Top of Task input
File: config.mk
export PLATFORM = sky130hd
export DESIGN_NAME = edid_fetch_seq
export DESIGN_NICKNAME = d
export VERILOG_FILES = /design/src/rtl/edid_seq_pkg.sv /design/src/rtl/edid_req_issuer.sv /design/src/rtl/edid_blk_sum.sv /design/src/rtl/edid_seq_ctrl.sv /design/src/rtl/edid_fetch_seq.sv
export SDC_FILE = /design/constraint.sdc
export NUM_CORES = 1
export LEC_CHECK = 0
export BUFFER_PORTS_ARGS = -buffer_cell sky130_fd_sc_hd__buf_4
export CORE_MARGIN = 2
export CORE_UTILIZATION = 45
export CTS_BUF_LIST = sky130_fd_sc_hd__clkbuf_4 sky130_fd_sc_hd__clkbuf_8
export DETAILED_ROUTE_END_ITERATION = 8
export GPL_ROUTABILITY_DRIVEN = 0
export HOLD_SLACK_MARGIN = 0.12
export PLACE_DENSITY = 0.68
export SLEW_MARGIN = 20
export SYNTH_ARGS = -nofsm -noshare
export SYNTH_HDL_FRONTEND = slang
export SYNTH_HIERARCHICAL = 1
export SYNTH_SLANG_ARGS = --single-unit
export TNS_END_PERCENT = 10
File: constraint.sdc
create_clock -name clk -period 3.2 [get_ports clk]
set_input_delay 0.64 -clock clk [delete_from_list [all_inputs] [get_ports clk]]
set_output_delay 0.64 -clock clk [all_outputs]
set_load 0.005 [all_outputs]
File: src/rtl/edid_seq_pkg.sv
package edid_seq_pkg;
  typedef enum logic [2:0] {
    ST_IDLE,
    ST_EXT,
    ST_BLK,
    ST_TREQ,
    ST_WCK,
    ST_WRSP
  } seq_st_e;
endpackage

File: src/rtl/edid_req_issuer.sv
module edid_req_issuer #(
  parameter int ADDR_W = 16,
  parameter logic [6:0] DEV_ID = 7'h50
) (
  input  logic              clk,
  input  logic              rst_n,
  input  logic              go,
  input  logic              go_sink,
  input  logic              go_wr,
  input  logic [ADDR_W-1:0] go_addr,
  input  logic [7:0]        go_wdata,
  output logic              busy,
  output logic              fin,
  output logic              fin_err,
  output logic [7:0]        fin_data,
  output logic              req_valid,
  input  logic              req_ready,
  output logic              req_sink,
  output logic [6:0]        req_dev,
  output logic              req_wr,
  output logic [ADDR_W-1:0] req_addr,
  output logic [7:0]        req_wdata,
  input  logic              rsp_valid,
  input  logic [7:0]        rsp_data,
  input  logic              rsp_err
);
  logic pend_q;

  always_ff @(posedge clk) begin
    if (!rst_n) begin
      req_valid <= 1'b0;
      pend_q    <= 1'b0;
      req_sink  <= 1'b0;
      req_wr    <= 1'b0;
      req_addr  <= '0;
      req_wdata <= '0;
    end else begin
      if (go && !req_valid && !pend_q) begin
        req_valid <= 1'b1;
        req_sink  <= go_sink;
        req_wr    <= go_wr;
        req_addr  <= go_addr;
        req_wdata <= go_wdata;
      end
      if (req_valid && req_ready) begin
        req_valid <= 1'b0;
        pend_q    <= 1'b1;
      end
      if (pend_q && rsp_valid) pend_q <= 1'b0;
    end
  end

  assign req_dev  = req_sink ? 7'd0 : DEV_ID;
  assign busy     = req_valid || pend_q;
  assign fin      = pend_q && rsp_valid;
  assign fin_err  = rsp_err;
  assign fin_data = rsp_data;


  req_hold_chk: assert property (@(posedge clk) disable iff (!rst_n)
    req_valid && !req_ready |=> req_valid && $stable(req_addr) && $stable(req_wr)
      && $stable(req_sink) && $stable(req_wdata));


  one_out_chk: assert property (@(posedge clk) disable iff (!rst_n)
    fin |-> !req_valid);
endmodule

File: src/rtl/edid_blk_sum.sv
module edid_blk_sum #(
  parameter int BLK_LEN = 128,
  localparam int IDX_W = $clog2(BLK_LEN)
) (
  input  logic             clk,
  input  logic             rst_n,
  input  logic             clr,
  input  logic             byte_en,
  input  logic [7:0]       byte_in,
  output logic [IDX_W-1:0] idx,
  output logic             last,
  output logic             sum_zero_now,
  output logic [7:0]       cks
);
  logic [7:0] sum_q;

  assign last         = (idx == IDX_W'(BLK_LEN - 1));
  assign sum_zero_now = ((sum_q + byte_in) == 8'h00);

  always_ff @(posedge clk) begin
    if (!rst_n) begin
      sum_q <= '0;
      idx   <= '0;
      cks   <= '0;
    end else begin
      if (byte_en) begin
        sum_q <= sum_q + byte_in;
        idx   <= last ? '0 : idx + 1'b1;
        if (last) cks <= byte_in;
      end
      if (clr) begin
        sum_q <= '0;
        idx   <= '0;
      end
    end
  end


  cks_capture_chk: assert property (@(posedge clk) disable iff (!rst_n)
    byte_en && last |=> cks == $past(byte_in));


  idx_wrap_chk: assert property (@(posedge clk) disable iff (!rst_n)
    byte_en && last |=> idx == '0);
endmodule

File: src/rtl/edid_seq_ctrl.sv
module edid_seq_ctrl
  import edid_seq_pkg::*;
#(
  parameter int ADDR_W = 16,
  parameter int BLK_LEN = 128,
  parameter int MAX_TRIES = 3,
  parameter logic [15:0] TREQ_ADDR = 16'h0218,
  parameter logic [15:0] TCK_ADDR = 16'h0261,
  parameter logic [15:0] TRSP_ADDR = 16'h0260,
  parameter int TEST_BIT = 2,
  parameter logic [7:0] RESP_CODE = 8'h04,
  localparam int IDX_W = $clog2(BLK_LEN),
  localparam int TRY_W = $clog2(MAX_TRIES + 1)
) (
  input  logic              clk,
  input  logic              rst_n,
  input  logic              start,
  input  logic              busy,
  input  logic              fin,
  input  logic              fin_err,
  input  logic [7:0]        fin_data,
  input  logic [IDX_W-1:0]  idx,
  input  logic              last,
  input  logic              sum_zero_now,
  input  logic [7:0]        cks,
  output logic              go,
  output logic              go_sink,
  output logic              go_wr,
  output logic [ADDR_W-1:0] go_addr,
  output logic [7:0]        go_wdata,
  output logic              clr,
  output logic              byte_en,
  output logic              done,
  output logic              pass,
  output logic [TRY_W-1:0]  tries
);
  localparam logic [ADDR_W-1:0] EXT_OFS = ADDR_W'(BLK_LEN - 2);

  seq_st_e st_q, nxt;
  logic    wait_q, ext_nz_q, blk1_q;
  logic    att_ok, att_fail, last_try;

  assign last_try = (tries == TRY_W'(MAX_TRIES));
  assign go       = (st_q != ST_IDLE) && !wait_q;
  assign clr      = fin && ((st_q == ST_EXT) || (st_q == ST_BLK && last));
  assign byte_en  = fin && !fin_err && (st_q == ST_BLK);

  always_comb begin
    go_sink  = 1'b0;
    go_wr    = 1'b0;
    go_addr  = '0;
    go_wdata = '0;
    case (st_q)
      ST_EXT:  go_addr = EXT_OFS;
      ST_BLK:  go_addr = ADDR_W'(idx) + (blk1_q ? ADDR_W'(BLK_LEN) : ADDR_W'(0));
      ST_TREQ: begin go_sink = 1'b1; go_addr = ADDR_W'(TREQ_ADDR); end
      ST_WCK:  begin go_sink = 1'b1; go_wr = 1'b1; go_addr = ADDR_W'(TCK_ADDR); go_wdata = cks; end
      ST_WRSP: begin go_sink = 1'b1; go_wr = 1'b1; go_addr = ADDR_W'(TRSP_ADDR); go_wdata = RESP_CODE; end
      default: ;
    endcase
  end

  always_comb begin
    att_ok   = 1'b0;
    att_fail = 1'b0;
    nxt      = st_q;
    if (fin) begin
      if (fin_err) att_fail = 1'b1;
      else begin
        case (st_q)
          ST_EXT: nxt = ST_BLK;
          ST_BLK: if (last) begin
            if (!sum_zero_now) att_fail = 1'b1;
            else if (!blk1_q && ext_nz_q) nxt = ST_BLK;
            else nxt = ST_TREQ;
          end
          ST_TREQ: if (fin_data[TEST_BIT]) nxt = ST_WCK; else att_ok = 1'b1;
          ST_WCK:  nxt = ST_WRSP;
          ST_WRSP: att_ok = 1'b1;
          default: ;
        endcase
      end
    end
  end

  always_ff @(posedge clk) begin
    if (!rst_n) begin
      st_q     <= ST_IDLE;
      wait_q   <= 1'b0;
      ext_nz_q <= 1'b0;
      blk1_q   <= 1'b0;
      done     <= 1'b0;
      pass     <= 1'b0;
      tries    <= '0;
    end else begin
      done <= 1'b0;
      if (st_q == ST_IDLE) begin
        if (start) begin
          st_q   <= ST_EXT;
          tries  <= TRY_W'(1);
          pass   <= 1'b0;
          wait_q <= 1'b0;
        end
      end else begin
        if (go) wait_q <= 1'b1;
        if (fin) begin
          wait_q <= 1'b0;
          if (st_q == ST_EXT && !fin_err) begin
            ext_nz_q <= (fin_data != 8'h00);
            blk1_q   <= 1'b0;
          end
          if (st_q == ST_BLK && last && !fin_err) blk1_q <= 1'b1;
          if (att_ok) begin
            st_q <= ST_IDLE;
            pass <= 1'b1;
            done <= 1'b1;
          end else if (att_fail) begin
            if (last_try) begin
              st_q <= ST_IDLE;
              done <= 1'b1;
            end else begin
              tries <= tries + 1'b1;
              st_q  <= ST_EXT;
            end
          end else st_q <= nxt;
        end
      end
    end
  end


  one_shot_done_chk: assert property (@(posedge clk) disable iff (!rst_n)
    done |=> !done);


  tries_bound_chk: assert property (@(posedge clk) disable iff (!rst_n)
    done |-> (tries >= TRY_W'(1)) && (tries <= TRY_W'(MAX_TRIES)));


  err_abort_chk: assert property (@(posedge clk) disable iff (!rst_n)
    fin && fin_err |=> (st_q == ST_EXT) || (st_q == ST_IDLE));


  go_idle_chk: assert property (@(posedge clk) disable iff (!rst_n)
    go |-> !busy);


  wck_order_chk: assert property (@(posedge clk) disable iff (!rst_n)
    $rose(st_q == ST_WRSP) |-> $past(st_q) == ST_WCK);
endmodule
Bottom of Task input
# Work to complete
Each line above from the one with "att_fail = 1'b0;" up to and including the one with "tries_bound_chk: assert property" must be set down exactly, and no line outside that span may appear.

# Exercise solution
    att_fail = 1'b0;
    nxt      = st_q;
    if (fin) begin
      if (fin_err) att_fail = 1'b1;
      else begin
        case (st_q)
          ST_EXT: nxt = ST_BLK;
          ST_BLK: if (last) begin
            if (!sum_zero_now) att_fail = 1'b1;
            else if (!blk1_q && ext_nz_q) nxt = ST_BLK;
            else nxt = ST_TREQ;
          end
          ST_TREQ: if (fin_data[TEST_BIT]) nxt = ST_WCK; else att_ok = 1'b1;
          ST_WCK:  nxt = ST_WRSP;
          ST_WRSP: att_ok = 1'b1;
          default: ;
        endcase
      end
    end
  end

  always_ff @(posedge clk) begin
    if (!rst_n) begin
      st_q     <= ST_IDLE;
      wait_q   <= 1'b0;
      ext_nz_q <= 1'b0;
      blk1_q   <= 1'b0;
      done     <= 1'b0;
      pass     <= 1'b0;
      tries    <= '0;
    end else begin
      done <= 1'b0;
      if (st_q == ST_IDLE) begin
        if (start) begin
          st_q   <= ST_EXT;
          tries  <= TRY_W'(1);
          pass   <= 1'b0;
          wait_q <= 1'b0;
        end
      end else begin
        if (go) wait_q <= 1'b1;
        if (fin) begin
          wait_q <= 1'b0;
          if (st_q == ST_EXT && !fin_err) begin
            ext_nz_q <= (fin_data != 8'h00);
            blk1_q   <= 1'b0;
          end
          if (st_q == ST_BLK && last && !fin_err) blk1_q <= 1'b1;
          if (att_ok) begin
            st_q <= ST_IDLE;
            pass <= 1'b1;
            done <= 1'b1;
          end else if (att_fail) begin
            if (last_try) begin
              st_q <= ST_IDLE;
              done <= 1'b1;
            end else begin
              tries <= tries + 1'b1;
              st_q  <= ST_EXT;
            end
          end else st_q <= nxt;
        end
      end
    end
  end


  one_shot_done_chk: assert property (@(posedge clk) disable iff (!rst_n)
    done |=> !done);


  tries_bound_chk: assert property (@(posedge clk) disable iff (!rst_n)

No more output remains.